In other words, under a contract of sale, a seller (or vendor) in the capacity of the owner, or part-owner of the goods, transfers or agrees to transfer the ownership in goods to the buyer (or purchaser) for an agreed upon value in money (or money equivalent), called the price, paid or the promise to pay same. For there to be a valid contract of sale, there are several essential elements which must be in place and these essential elements would be explained below.

In a contract for sale of goods, there must be two parties present; the buyer and the seller. The parties do not necessarily have to be two single individuals; it could be two corporations with one as the buyer and the other as the seller.

A contract of sale of goods is bilateral in nature wherein property in the goods has to pass from one party to another. One cannot buy one’s own goods. For example, X is the owner of a bakery. If she supplies the goods (from the stock meant for sale) to his family, it does not amount to a sale and there is no contract of sale. This is so because the seller and buyer must be two different parties, as one person cannot be both a seller as well as a buyer.

Another essential element in a contract of sale is the goods. The subject matter of a contract of sale must be goods. Every kind of movable property except actionable claims and money is regarded as ‘goods’. Contracts relating to services are not considered as contract of sale. Immovable property is governed by a separate statute, ‘Transfer of Property Act’.

Transfer of property in goods is also integral to a contract of sale. The term ‘property in goods’ means the ownership of the goods. In every contract of sale, there should be an agreement between the buyer and the seller for transfer of ownership. Here property means the general property in goods, and not merely a special property.

Thus, it is the general property, which is transferred under a contract of sale as distinguished from special property, which is transferred in case of pledge of goods, i.e., possession of goods is transferred to the pledgee or Pawnee while the ownership rights remain with the pledger. Thus, in a contract of sale there must be an absolute transfer of the ownership. It must be noted that the physical delivery of goods is not essential for transferring the ownership.

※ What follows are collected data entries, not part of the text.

==> config.mk <==
export PLATFORM = sky130hd
export DESIGN_NAME = io_port_ctrl_flat
export DESIGN_NICKNAME = d
export VERILOG_FILES = /design/src/rtl/io_port_pkg.sv /design/src/rtl/io_port_ctrl_if.sv /design/src/rtl/io_wdog.sv /design/src/rtl/io_port_ctrl.sv /design/src/flat_wrapper.sv
export SDC_FILE = /design/constraint.sdc
export NUM_CORES = 1
export LEC_CHECK = 0
export ABC_AREA = 1
export BUFFER_PORTS_ARGS = -buffer_cell sky130_fd_sc_hd__buf_2
export CORE_MARGIN = 4
export CORE_UTILIZATION = 40
export CTS_CLUSTER_DIAMETER = 60
export DETAILED_ROUTE_END_ITERATION = 16
export HOLD_SLACK_MARGIN = 0.02
export PLACE_DENSITY_LB_ADDON = 0.05
export SYNTH_ARGS = -nofsm -noshare
export SYNTH_HDL_FRONTEND = slang
export SYNTH_SLANG_ARGS = --single-unit
==> constraint.sdc <==
create_clock -name clk -period 3.48 [get_ports clk]
set_clock_uncertainty 0.1 [all_clocks]
set_input_delay 0.696 -clock clk [delete_from_list [all_inputs] [get_ports clk]]
set_output_delay 0.696 -clock clk [all_outputs]
set_load 0.02 [all_outputs]
==> src/rtl/io_port_pkg.sv <==
// Shared types and constants for the I/O port sequencer.
// Holds the FSM state encoding and transfer direction codes.
package io_port_pkg;

  typedef enum logic [1:0] {
    IDLE,
    WR_WAIT,
    RD_WAIT,
    DONE
  } state_t;

  localparam logic IO_DIR_RD = 1'b0;
  localparam logic IO_DIR_WR = 1'b1;
  localparam int   W_DEF     = 8;

endpackage

==> src/rtl/io_port_ctrl_if.sv <==
// CPU strobes and device handshake bundle for io_port_ctrl.
// master = the sequencer, slave = CPU side plus port devices.
interface io_port_ctrl_if
  import io_port_pkg::*;
#(
  parameter int NPORTS = 4,
  parameter int W      = W_DEF
);

  localparam int PW = $clog2(NPORTS);

  logic              io_enable;
  logic              io_dir;
  logic [PW-1:0]     port_sel;
  logic [W-1:0]      wdata;
  logic              stall;
  logic              done;
  logic [W-1:0]      rdata;
  logic              err_flag;
  logic [NPORTS*W-1:0] out_port;
  logic [NPORTS-1:0] out_valid;
  logic [NPORTS-1:0] out_ready;
  logic [W-1:0]      out_data;
  logic [NPORTS*W-1:0] in_data;
  logic [NPORTS-1:0] in_valid;
  logic [NPORTS-1:0] in_ack;

  modport master (
    input  io_enable, io_dir, port_sel, wdata,
    input  out_ready, in_data, in_valid,
    output stall, done, rdata, err_flag,
    output out_port, out_valid, out_data, in_ack
  );

  modport slave (
    output io_enable, io_dir, port_sel, wdata,
    output out_ready, in_data, in_valid,
    input  stall, done, rdata, err_flag,
    input  out_port, out_valid, out_data, in_ack
  );

endinterface

==> src/rtl/io_wdog.sv <==
// Handshake watchdog: counts wait cycles since the last clear.
// expired is high once TIMEOUT-1 wait cycles have elapsed.
module io_wdog #(
  parameter int TIMEOUT = 255
) (
  input  logic clk,
  input  logic reset,
  input  logic clear,
  input  logic tick,
  output logic expired
);

  localparam int CW = (TIMEOUT > 2) ? $clog2(TIMEOUT) : 1;

  logic [CW-1:0] cnt;

  always_ff @(posedge clk) begin
    if (reset || clear) begin
      cnt <= '0;
    end else if (tick && !expired) begin
      cnt <= cnt + 1'b1;
    end
  end

  assign expired = (cnt == CW'(TIMEOUT - 1));

endmodule

==> src/rtl/io_port_ctrl.sv <==
// I/O port bank sequencer: one read/write at a time, stalls the CPU.
// Define IO_TIMEOUT_EN to build the handshake watchdog and err_flag.
module io_port_ctrl
  import io_port_pkg::*;
#(
  parameter int NPORTS  = 4,
  parameter int W       = W_DEF,
  parameter int TIMEOUT = 255
) (
  input  logic clk,
  input  logic reset,
  io_port_ctrl_if.master bus
);

  localparam int PW = $clog2(NPORTS);

  state_t              state;
  logic [PW-1:0]       sel;
  logic                done_q;
  logic [W-1:0]        rdata_q;
  logic [W-1:0]        data_q;
  logic [NPORTS*W-1:0] port_q;
  logic [NPORTS-1:0]   valid_q;
  logic [NPORTS-1:0]   ack;
  logic [W-1:0]        sel_in;
  logic                req;
  logic                waiting;
  logic                expired;

  assign req     = (state == IDLE) && bus.io_enable;
  assign waiting = (state == WR_WAIT) || (state == RD_WAIT);

  always_comb begin
    sel_in = '0;
    for (int i = 0; i < NPORTS; i++) begin
      if (sel == PW'(i)) sel_in = bus.in_data[i*W +: W];
    end
  end

  always_comb begin
    ack = '0;
    if (state == RD_WAIT) ack[sel] = bus.in_valid[sel];
  end

`ifdef IO_TIMEOUT_EN
  logic err_q;

  io_wdog #(
    .TIMEOUT (TIMEOUT)
  ) u_wdog (
    .clk     (clk),
    .reset   (reset),
    .clear   (req),
    .tick    (waiting),
    .expired (expired)
  );

  assign bus.err_flag = err_q;
`else
  assign expired      = 1'b0;
  assign bus.err_flag = 1'b0;
`endif

  // out_data doubles as the captured write data, so it is 0 outside WR_WAIT
  always_ff @(posedge clk) begin
    if (reset) begin
      state   <= IDLE;
      sel     <= '0;
      done_q  <= 1'b0;
      rdata_q <= '0;
      data_q  <= '0;
      port_q  <= '0;
      valid_q <= '0;
`ifdef IO_TIMEOUT_EN
      err_q   <= 1'b0;
`endif
    end else begin
      done_q <= 1'b0;
      unique case (state)
        IDLE: begin
          if (bus.io_enable) begin
            sel <= bus.port_sel;
            if (bus.io_dir == IO_DIR_WR) begin
              state   <= WR_WAIT;
              data_q  <= bus.wdata;
              valid_q <= '0;
              valid_q[bus.port_sel] <= 1'b1;
            end else begin
              state <= RD_WAIT;
            end
          end
        end
        WR_WAIT: begin
          if (bus.out_ready[sel]) begin
            for (int i = 0; i < NPORTS; i++) begin
              if (sel == PW'(i)) port_q[i*W +: W] <= data_q;
            end
            valid_q <= '0;
            data_q  <= '0;
            done_q  <= 1'b1;
            state   <= DONE;
          end else if (expired) begin
            valid_q <= '0;
            data_q  <= '0;
            done_q  <= 1'b1;
            state   <= DONE;
`ifdef IO_TIMEOUT_EN
            err_q   <= 1'b1;
`endif
          end
        end
        RD_WAIT: begin
          if (bus.in_valid[sel]) begin
            rdata_q <= sel_in;
            done_q  <= 1'b1;
            state   <= DONE;
          end else if (expired) begin
            rdata_q <= '0;
            done_q  <= 1'b1;
            state   <= DONE;
`ifdef IO_TIMEOUT_EN
            err_q   <= 1'b1;
`endif
          end
        end
        DONE: state <= IDLE;
        default: state <= IDLE;
      endcase
    end
  end

  assign bus.stall     = req || waiting;
  assign bus.done      = done_q;
  assign bus.rdata     = rdata_q;
  assign bus.out_port  = port_q;
  assign bus.out_valid = valid_q;
  assign bus.out_data  = data_q;
  assign bus.in_ack    = ack;

endmodule

==> src/flat_wrapper.sv <==
// flat-port wrapper written by rule: the top's interface ports become plain ports
module io_port_ctrl_flat import io_port_pkg::*;
#(
  parameter int NPORTS  = 4,
  parameter int W       = W_DEF,
  parameter int TIMEOUT = 255
)
  (clk, reset, bus_io_enable, bus_io_dir, bus_port_sel, bus_wdata, bus_out_ready, bus_in_data, bus_in_valid, bus_stall, bus_done, bus_rdata, bus_err_flag, bus_out_port, bus_out_valid, bus_out_data, bus_in_ack);
  io_port_ctrl_if #(.NPORTS(NPORTS), .W(W)) bus_i ();
  input  logic clk;
  input  logic reset;
  input wire logic [$bits(bus_i.io_enable)-1:0] bus_io_enable;
  input wire logic [$bits(bus_i.io_dir)-1:0] bus_io_dir;
  input wire logic [$bits(bus_i.port_sel)-1:0] bus_port_sel;
  input wire logic [$bits(bus_i.wdata)-1:0] bus_wdata;
  input wire logic [$bits(bus_i.out_ready)-1:0] bus_out_ready;
  input wire logic [$bits(bus_i.in_data)-1:0] bus_in_data;
  input wire logic [$bits(bus_i.in_valid)-1:0] bus_in_valid;
  output wire logic [$bits(bus_i.stall)-1:0] bus_stall;
  output wire logic [$bits(bus_i.done)-1:0] bus_done;
  output wire logic [$bits(bus_i.rdata)-1:0] bus_rdata;
  output wire logic [$bits(bus_i.err_flag)-1:0] bus_err_flag;
  output wire logic [$bits(bus_i.out_port)-1:0] bus_out_port;
  output wire logic [$bits(bus_i.out_valid)-1:0] bus_out_valid;
  output wire logic [$bits(bus_i.out_data)-1:0] bus_out_data;
  output wire logic [$bits(bus_i.in_ack)-1:0] bus_in_ack;
  assign bus_i.io_enable = bus_io_enable;
  assign bus_i.io_dir = bus_io_dir;
  assign bus_i.port_sel = bus_port_sel;
  assign bus_i.wdata = bus_wdata;
  assign bus_i.out_ready = bus_out_ready;
  assign bus_i.in_data = bus_in_data;
  assign bus_i.in_valid = bus_in_valid;
  assign bus_stall = bus_i.stall;
  assign bus_done = bus_i.done;
  assign bus_rdata = bus_i.rdata;
  assign bus_err_flag = bus_i.err_flag;
  assign bus_out_port = bus_i.out_port;
  assign bus_out_valid = bus_i.out_valid;
  assign bus_out_data = bus_i.out_data;
  assign bus_in_ack = bus_i.in_ack;
  io_port_ctrl #(.NPORTS(NPORTS), .W(W), .TIMEOUT(TIMEOUT)) u_core (.clk(clk), .reset(reset), .bus(bus_i));
endmodule
==> metrics.txt <==
# TYPE chip_impl_metric gauge
chip_impl_metric{name="cts_hold_buf",unit=""} 0
chip_impl_metric{name="maximum_capacitance_violations",unit=""} 0
chip_impl_metric{name="final_hpwl_dp",unit="mm"} 5.03
chip_impl_metric{name="slew_viol_final",unit=""} 0
chip_impl_metric{name="regArea",unit="µm²"} 1140
chip_impl_info{name="tritoncts",value="yes"} 1
chip_impl_metric{name="clk_path_buf_depth",unit=""} 2
chip_impl_metric{name="fp.dieW",unit="µm"} 88.5
chip_impl_metric{name="layout-drive-gt1-share",unit="%"} 30.0
chip_impl_metric{name="power.density",unit="nW/µm²"} 625
chip_impl_metric{name="vdd.ir_drop.worst",unit="V"} 0.000262
chip_impl_metric{name="netlist_area",unit="µm²"} 2590
chip_impl_metric{name="io_pins",unit=""} 113
chip_impl_metric{name="postCtsResizedCells",unit=""} 0
chip_impl_metric{name="cell_internal_pwr",unit="mW"} 1.26
chip_impl_metric{name="die_height",unit="µm"} 88.5
chip_impl_metric{name="worst_ep_required_time",unit="ns"} 2.68
chip_impl_metric{name="worstMarginPinSlew",unit="ns"} 0.713
chip_impl_info{name="setup.worst_path.end_class",value="primary output"} 1
chip_impl_metric{name="switching_share",unit="%"} 39.7
chip_impl_metric{name="gp_congestion",unit=""} 0.849
chip_impl_metric{name="worst_reg2reg_setup_slack",unit="ns"} 1.30
chip_impl_metric{name="multi_input_comb_area",unit="µm²"} 1190
chip_impl_metric{name="post_drt_via_cell_ratio",unit=""} 4.59
chip_impl_metric{name="route.detailed.wl_per_inst",unit="µm"} 12.0
chip_impl_metric{name="worst_hold_path.num_cells",unit=""} 2
chip_impl_metric{name="netSwitchingPower",unit="mW"} 0.825
chip_impl_metric{name="detail_route.iter0.violations",unit=""} 85
chip_impl_metric{name="synth-seq-area-share",unit="%"} 44.0
chip_impl_metric{name="final_antenna_net_count",unit=""} 0
chip_impl_info{name="critPathLaunch",value="u_core.sel[0]$_SDFFE_PP0P_"} 1
chip_impl_metric{name="fmax",unit="MHz"} 398
chip_impl_metric{name="design.die.area",unit="µm²"} 7840
chip_impl_info{name="ctsRootBufferMaster",value="sky130_fd_sc_hd__clkbuf_8"} 1
chip_impl_metric{name="slew_headroom",unit="%"} 52.4
chip_impl_metric{name="grt_pass1_vias",unit=""} 2260
chip_impl_metric{name="design.final.nets",unit=""} 536
chip_impl_metric{name="grt_antenna_before_repair",unit=""} 0
chip_impl_metric{name="h_tree_depth",unit=""} 3
chip_impl_metric{name="cts_sinks",unit=""} 57
chip_impl_info{name="critPathCapture",value="bus_in_ack[2]"} 1
chip_impl_metric{name="finalCriticalPeriod",unit="ns"} 2.51
chip_impl_metric{name="avgSynthCellArea",unit="µm²"} 7.03
chip_impl_metric{name="area_growth_syn_to_layout",unit="%"} 28.3
chip_impl_metric{name="drtPass1Iterations",unit=""} 4
chip_impl_metric{name="final_util",unit="%"} 52.7
chip_impl_metric{name="worst_path_arrival",unit="ns"} 1.71
chip_impl_info{name="worst_r2r_endpoint",value="u_core.bus.out_valid[2]$_SDFFE_PP0P_"} 1
chip_impl_metric{name="num-fill-cells",unit=""} 682
chip_impl_metric{name="antenna_cells",unit=""} 0
chip_impl_metric{name="row_count",unit=""} 29
chip_impl_metric{name="power_leakage",unit="nW"} 1.66
chip_impl_metric{name="post-route-drc-count",unit=""} 0
chip_impl_metric{name="buffer_ports.inserted",unit=""} 111
chip_impl_metric{name="design.core.area",unit="µm²"} 6310
chip_impl_metric{name="synth-seq-cells",unit=""} 57
chip_impl_metric{name="routed-via-count",unit=""} 2571
chip_impl_metric{name="gr-usage-all-layers",unit="%"} 17.7
chip_impl_metric{name="worst_slack",unit="ns"} 0.969
chip_impl_metric{name="place_inst",unit=""} 544
chip_impl_info{name="critPathKind",value="reg2out"} 1
chip_impl_metric{name="critPathMaxFanout",unit=""} 10
chip_impl_metric{name="final_cell_count_no_fill",unit=""} 560
chip_impl_metric{name="depth_of_the_worst_register_to_register_path",unit=""} 8
chip_impl_info{name="worstReg2RegStart",value="u_core.state[1]$_SDFFE_PP0P_"} 1
chip_impl_metric{name="place_worst_setup_slack",unit="ns"} 1.22
chip_impl_metric{name="cts.clk_slew.worst_paths",unit="ns"} 0.06
chip_impl_info{name="min_path_type",value="reg2reg"} 1
chip_impl_metric{name="worst_skew_pair.late_latency",unit="ns"} 0.32
chip_impl_metric{name="drt-total-wl",unit="mm"} 6.74
chip_impl_metric{name="cts_buffers",unit=""} 9
chip_impl_info{name="element_type_at_the_critical_path_start",value="register"} 1
chip_impl_metric{name="netlist_instances",unit=""} 369
chip_impl_metric{name="post-route-period-util",unit="%"} 72.1
chip_impl_metric{name="start_util",unit="%"} 41.1
chip_impl_metric{name="clock_power_share",unit="%"} 24.7
chip_impl_metric{name="grt_start_max_net_pins",unit=""} 29
chip_impl_metric{name="number_of_hold_violations_in_the_final_report",unit=""} 0
chip_impl_metric{name="p_comb_share",unit="%"} 35.5
chip_impl_metric{name="mappedNetlistNets",unit=""} 427
chip_impl_metric{name="ys.warnings.count",unit=""} 0
chip_impl_info{name="rsz0062_at_grt",value="no"} 1
chip_impl_metric{name="netlist-cell-type-count",unit=""} 26
chip_impl_metric{name="cts.repair_timing.setup_buffer_count",unit=""} 0
chip_impl_metric{name="seq_power_share",unit="%"} 39.9
chip_impl_info{name="status",value="complete, no violations"} 1
chip_impl_metric{name="number_of_setup_violations_in_the_final_report",unit=""} 0
chip_impl_metric{name="final.setup.tns",unit="ns"} 0
chip_impl_metric{name="global_route_wire_length_before_repair",unit="mm"} 10.8
chip_impl_metric{name="globalRoute.totalOverflow",unit=""} 0
-- stage by stage --
stage / hold slack, ns / cell area [µm²] / power [mW]
2_1_floorplan: 0.420 / 2590 / 1.39
3_3_place_gp: 0.329 / 3170 / 1.58
3_5_place_dp: 0.336 / 3170 / 1.59
4_1_cts: 0.345 / 3330 / 2.11
5_1_grt: 0.364 / 3330 / 2.25
6_report: 0.342 / 3330 / 2.08
-- worst max-delay path: stages (launching register included) --
cell and delay (ns):
sky130_fd_sc_hd__dfxtp_1 0.64, sky130_fd_sc_hd__nand2_1 0.09, sky130_fd_sc_hd__nand2_1 0.08, sky130_fd_sc_hd__nand2_1 0.07, sky130_fd_sc_hd__nand2_2 0.11, sky130_fd_sc_hd__nand2_4 0.08
sky130_fd_sc_hd__nor3_1 0.13, sky130_fd_sc_hd__buf_2 0.19
-- worst min path at each step --
stage	endpoint	from	slack (ns)
floorplan	u_core.bus.out_port[10]$_SDFFE_PP0P_	u_core.bus.out_port[10]$_SDFFE_PP0P_	0.42
global placement	u_core.bus.out_port[20]$_SDFFE_PP0P_	u_core.bus.out_port[20]$_SDFFE_PP0P_	0.33
detailed placement	u_core.bus.out_port[3]$_SDFFE_PP0P_	u_core.bus.out_port[3]$_SDFFE_PP0P_	0.34
CTS	u_core.bus.out_port[3]$_SDFFE_PP0P_	u_core.bus.out_port[3]$_SDFFE_PP0P_	0.35
global route	u_core.bus.out_port[20]$_SDFFE_PP0P_	u_core.bus.out_port[20]$_SDFFE_PP0P_	0.36
finish	u_core.bus.out_port[23]$_SDFFE_PP0P_	u_core.bus.out_port[23]$_SDFFE_PP0P_	0.34
-- layout by cell type (no fill, tap or decap), drive strengths merged --
| cell type | n |
|---|---|
| nand3 | 16 |
| clkinv | 5 |
| nand4 | 2 |
| inv | 41 |
| ha | 4 |
| clkinvlp | 2 |
| nand2 | 80 |
| conb | 1 |
| o21ai | 38 |
| buf | 113 |
| o21bai | 1 |
| dfxtp | 57 |
| nor2 | 61 |
| a21oi | 45 |
| clkbuf | 10 |
| nor3 | 7 |
-- cell type report --
type | instances | area share, %
multi-input cells | 255 | 35.9
flip-flops and latches | 57 | 34.3
clock inverters | 6 | 1.05
clock buffers | 10 | 3.83
repair buffers | 113 | 17.1
inverters | 42 | 4.89
well taps | 77 | 2.89
-- cells by family after synthesis --
logic type	share of synthesized area [%]
other	0.145
buffers and inverters	9.94
adders and majority gates	1.93
AOI/OAI and AO/OA	16.4
DFF	44.0
and+or+nand+nor	27.5
-- metal layers --
metal | GRT usage [%] | share of wire [%] | vias to the layer above
li1 | - | - | 1396
met1 | 23.7 | 47 | 1085
met2 | 27.3 | 44 | 82
met3 | 4.56 | 7.9 | 8
met4 | 7.01 | 1.4 | 0
met5 | 0 | 0 | -
-- cells in the mapped netlist --
library cell,count,area (µm²)
sky130_fd_sc_hd__nand2_1,76,285
sky130_fd_sc_hd__nor2_1,58,218
sky130_fd_sc_hd__dfxtp_1,57,1140
sky130_fd_sc_hd__a21oi_1,44,220
sky130_fd_sc_hd__inv_1,36,135
sky130_fd_sc_hd__o21ai_0,33,165
sky130_fd_sc_hd__nand3_1,12,60.1
sky130_fd_sc_hd__buf_2,7,35.0
sky130_fd_sc_hd__nor3_1,7,35.0
sky130_fd_sc_hd__o21ai_1,5,25.0
sky130_fd_sc_hd__ha_1,4,50.1
sky130_fd_sc_hd__nand3_2,4,40.0
sky130_fd_sc_hd__buf_6,3,33.8
sky130_fd_sc_hd__inv_2,3,11.3
sky130_fd_sc_hd__nand2_2,3,18.8
sky130_fd_sc_hd__nor2_4,3,33.8
sky130_fd_sc_hd__buf_4,2,15.0
sky130_fd_sc_hd__clkbuf_1,2,7.51
sky130_fd_sc_hd__inv_4,2,12.5
sky130_fd_sc_hd__nand4_1,2,12.5
sky130_fd_sc_hd__a21oi_2,1,8.76
sky130_fd_sc_hd__buf_1,1,3.75
sky130_fd_sc_hd__clkinv_1,1,3.75
sky130_fd_sc_hd__conb_1,1,3.75
sky130_fd_sc_hd__nand2_4,1,11.3
sky130_fd_sc_hd__o21bai_1,1,7.51
-- registers in the layout, summed over array words and instances (netlist names) --
name and flops:
u_core.state 2, u_core.bus.out_valid 4, u_core.sel 2, u_core.bus.out_port 32, u_core.bus.done 1, u_core.bus.out_data 8, u_core.bus.rdata 8
-- power by group through the flow --
stage	clock network (mW)	registers (mW)	logic, mW
floorplan	0	0.905	0.490
global placement	0	0.843	0.742
detailed placement	0	0.844	0.744
CTS	0.532	0.831	0.746
global route	0.563	0.841	0.843
finish	0.513	0.829	0.738
No activity file was read; power rests on OpenSTA's default activity.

The buyer must pay some price for goods. The term ‘price’ is the money consideration for a sale of goods’. Accordingly, consideration in a contract of sale has necessarily to be in money. Where goods are offered as consideration for goods, it will not amount to sale, but it will be called barter or exchange, which was prevalent in ancient times.

Similarly, if a person offers the goods to somebody else without consideration, it amounts to a gift or charity and not sale. In explicit terms, goods must be sold for a definite amount of money, called the price. However, the consideration can be partly in money and partly in valued up goods. Furthermore, payment is not necessary at the time of making the contract of sale.

A contract of sale is a special type of contract, therefore, to be valid, it must have all the essential elements of a valid contract, that is, consent, consideration, competency of contracting parties, lawful object, legal formalities to be completed, etc. A contract of sale will be invalid if important elements are missing.

For instance, if X agreed to sell his house to Y because Y forced him to do so by means of undue influence, this contract of sale is not valid since there is no free consent on the part of the transferor. Therefore, where all the elements essential for a valid contract of sale have been met, a valid contract of sale has then come into being.